▶ **Exercise details**: Write the listing below out again exactly, though only as far as the line with "ShortLast = 5'd7;", which is included.

▶ **Data shown**:
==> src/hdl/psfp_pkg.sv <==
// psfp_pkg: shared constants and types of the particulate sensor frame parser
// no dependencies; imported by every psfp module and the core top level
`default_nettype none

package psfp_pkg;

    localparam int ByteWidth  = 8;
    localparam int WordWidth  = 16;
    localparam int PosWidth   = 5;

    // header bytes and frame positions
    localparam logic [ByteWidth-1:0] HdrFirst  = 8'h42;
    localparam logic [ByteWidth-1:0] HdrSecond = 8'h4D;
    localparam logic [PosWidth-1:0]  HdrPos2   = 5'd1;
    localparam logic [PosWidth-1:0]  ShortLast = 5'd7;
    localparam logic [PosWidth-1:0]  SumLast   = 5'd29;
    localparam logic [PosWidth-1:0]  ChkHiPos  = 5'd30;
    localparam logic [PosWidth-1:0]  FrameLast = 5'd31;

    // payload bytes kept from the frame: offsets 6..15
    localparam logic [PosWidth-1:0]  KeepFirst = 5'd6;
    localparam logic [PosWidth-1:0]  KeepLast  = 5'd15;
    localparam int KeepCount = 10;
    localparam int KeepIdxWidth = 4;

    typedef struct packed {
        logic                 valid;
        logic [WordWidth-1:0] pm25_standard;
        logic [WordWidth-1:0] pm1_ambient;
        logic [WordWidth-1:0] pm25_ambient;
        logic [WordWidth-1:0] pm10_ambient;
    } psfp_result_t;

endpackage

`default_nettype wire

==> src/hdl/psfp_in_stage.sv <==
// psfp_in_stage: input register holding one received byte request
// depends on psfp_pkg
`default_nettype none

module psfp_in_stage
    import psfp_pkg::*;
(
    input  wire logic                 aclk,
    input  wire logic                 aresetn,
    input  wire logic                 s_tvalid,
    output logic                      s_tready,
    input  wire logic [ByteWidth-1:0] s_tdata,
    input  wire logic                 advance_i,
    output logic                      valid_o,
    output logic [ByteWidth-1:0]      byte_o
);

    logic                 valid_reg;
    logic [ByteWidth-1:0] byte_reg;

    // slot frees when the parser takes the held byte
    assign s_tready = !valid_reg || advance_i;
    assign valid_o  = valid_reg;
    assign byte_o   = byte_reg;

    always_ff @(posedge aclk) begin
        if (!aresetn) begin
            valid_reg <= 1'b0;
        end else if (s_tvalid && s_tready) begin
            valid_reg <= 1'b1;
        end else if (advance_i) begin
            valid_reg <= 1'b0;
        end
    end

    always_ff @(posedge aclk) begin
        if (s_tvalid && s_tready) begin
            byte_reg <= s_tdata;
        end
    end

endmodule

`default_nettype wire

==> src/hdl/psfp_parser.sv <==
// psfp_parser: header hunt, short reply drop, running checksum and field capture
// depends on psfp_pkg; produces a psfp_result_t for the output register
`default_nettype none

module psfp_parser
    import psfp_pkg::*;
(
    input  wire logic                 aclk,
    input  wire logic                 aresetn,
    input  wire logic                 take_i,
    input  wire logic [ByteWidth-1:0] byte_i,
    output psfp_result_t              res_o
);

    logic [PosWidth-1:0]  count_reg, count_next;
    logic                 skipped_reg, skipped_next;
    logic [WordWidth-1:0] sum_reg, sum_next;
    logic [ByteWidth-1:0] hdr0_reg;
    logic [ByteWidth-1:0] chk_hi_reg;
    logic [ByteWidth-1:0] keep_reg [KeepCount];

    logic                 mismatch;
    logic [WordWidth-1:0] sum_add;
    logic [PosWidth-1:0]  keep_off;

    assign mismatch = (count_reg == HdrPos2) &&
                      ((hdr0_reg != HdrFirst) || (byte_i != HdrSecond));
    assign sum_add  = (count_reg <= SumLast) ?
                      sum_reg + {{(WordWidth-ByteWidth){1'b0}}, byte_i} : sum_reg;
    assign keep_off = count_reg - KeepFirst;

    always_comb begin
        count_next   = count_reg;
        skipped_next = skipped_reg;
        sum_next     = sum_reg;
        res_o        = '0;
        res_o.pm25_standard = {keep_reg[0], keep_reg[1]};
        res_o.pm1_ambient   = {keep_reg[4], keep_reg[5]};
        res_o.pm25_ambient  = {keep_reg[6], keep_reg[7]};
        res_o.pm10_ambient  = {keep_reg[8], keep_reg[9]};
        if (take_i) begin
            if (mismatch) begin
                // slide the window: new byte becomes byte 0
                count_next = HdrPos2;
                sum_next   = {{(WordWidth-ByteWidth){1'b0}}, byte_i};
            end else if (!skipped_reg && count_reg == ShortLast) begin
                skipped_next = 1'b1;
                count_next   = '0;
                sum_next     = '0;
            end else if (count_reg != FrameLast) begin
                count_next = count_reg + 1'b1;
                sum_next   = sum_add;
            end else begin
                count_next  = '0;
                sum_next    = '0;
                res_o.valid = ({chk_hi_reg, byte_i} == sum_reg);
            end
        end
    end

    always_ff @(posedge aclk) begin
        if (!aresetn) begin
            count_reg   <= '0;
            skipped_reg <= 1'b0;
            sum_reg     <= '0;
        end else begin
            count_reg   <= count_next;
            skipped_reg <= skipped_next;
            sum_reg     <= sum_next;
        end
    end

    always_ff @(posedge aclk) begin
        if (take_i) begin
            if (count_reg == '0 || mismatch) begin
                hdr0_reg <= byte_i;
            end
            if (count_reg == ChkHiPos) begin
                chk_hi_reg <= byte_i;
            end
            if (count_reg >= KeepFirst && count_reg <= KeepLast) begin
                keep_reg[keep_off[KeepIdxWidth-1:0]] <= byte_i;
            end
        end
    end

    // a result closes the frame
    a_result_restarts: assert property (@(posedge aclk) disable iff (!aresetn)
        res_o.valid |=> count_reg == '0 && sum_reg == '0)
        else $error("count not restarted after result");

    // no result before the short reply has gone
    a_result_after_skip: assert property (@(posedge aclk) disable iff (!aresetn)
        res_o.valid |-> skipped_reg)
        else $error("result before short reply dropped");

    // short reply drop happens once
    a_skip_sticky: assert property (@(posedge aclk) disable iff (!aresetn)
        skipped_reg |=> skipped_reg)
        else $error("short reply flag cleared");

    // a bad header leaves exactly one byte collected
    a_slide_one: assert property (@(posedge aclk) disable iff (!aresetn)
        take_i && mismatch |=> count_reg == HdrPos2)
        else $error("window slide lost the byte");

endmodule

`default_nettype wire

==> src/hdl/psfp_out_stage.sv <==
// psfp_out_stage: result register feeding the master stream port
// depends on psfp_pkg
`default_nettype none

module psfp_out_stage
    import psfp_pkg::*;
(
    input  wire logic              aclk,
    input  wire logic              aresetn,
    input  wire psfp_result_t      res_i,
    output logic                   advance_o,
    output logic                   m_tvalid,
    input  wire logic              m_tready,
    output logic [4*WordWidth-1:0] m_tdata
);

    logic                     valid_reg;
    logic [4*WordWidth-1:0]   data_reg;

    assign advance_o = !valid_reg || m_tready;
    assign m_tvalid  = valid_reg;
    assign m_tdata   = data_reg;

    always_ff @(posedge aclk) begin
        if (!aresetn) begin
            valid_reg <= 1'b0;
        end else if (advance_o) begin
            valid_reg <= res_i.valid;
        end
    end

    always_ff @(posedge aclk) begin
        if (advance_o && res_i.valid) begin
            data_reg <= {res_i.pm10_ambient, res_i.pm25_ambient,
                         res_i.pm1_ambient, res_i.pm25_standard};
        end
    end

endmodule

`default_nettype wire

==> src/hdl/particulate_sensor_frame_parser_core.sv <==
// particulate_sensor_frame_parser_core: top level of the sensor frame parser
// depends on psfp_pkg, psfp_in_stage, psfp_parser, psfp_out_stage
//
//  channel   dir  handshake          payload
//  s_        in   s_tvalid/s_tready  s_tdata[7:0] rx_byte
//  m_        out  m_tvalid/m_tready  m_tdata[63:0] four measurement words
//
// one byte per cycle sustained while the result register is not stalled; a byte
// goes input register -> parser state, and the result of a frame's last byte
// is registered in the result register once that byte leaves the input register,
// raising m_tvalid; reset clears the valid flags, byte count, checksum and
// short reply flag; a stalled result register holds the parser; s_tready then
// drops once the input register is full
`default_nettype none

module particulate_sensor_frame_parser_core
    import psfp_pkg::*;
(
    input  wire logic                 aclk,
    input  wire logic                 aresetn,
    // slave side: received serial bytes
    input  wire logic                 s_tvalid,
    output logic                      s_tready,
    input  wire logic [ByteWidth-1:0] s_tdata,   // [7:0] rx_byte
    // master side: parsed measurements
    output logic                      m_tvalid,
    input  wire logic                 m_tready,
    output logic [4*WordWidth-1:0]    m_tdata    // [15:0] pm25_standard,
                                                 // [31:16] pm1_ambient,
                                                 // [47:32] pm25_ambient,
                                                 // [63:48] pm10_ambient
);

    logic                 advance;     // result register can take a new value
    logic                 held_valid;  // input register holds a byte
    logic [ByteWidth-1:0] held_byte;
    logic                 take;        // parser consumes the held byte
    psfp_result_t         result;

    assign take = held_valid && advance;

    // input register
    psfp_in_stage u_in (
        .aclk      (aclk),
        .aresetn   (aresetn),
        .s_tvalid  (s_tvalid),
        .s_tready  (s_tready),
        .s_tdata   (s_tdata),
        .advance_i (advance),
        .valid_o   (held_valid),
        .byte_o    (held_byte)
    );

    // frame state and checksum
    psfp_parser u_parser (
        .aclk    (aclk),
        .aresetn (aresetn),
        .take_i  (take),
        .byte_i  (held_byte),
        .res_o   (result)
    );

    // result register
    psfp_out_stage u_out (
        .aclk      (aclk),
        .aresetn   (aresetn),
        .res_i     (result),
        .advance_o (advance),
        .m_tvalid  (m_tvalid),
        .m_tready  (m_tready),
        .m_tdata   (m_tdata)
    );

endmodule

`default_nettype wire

▶ **Result of the exercise**:
==> src/hdl/psfp_pkg.sv <==
// psfp_pkg: shared constants and types of the particulate sensor frame parser
// no dependencies; imported by every psfp module and the core top level
`default_nettype none

package psfp_pkg;

    localparam int ByteWidth  = 8;
    localparam int WordWidth  = 16;
    localparam int PosWidth   = 5;

    // header bytes and frame positions
    localparam logic [ByteWidth-1:0] HdrFirst  = 8'h42;
    localparam logic [ByteWidth-1:0] HdrSecond = 8'h4D;
    localparam logic [PosWidth-1:0]  HdrPos2   = 5'd1;
    localparam logic [PosWidth-1:0]  ShortLast = 5'd7;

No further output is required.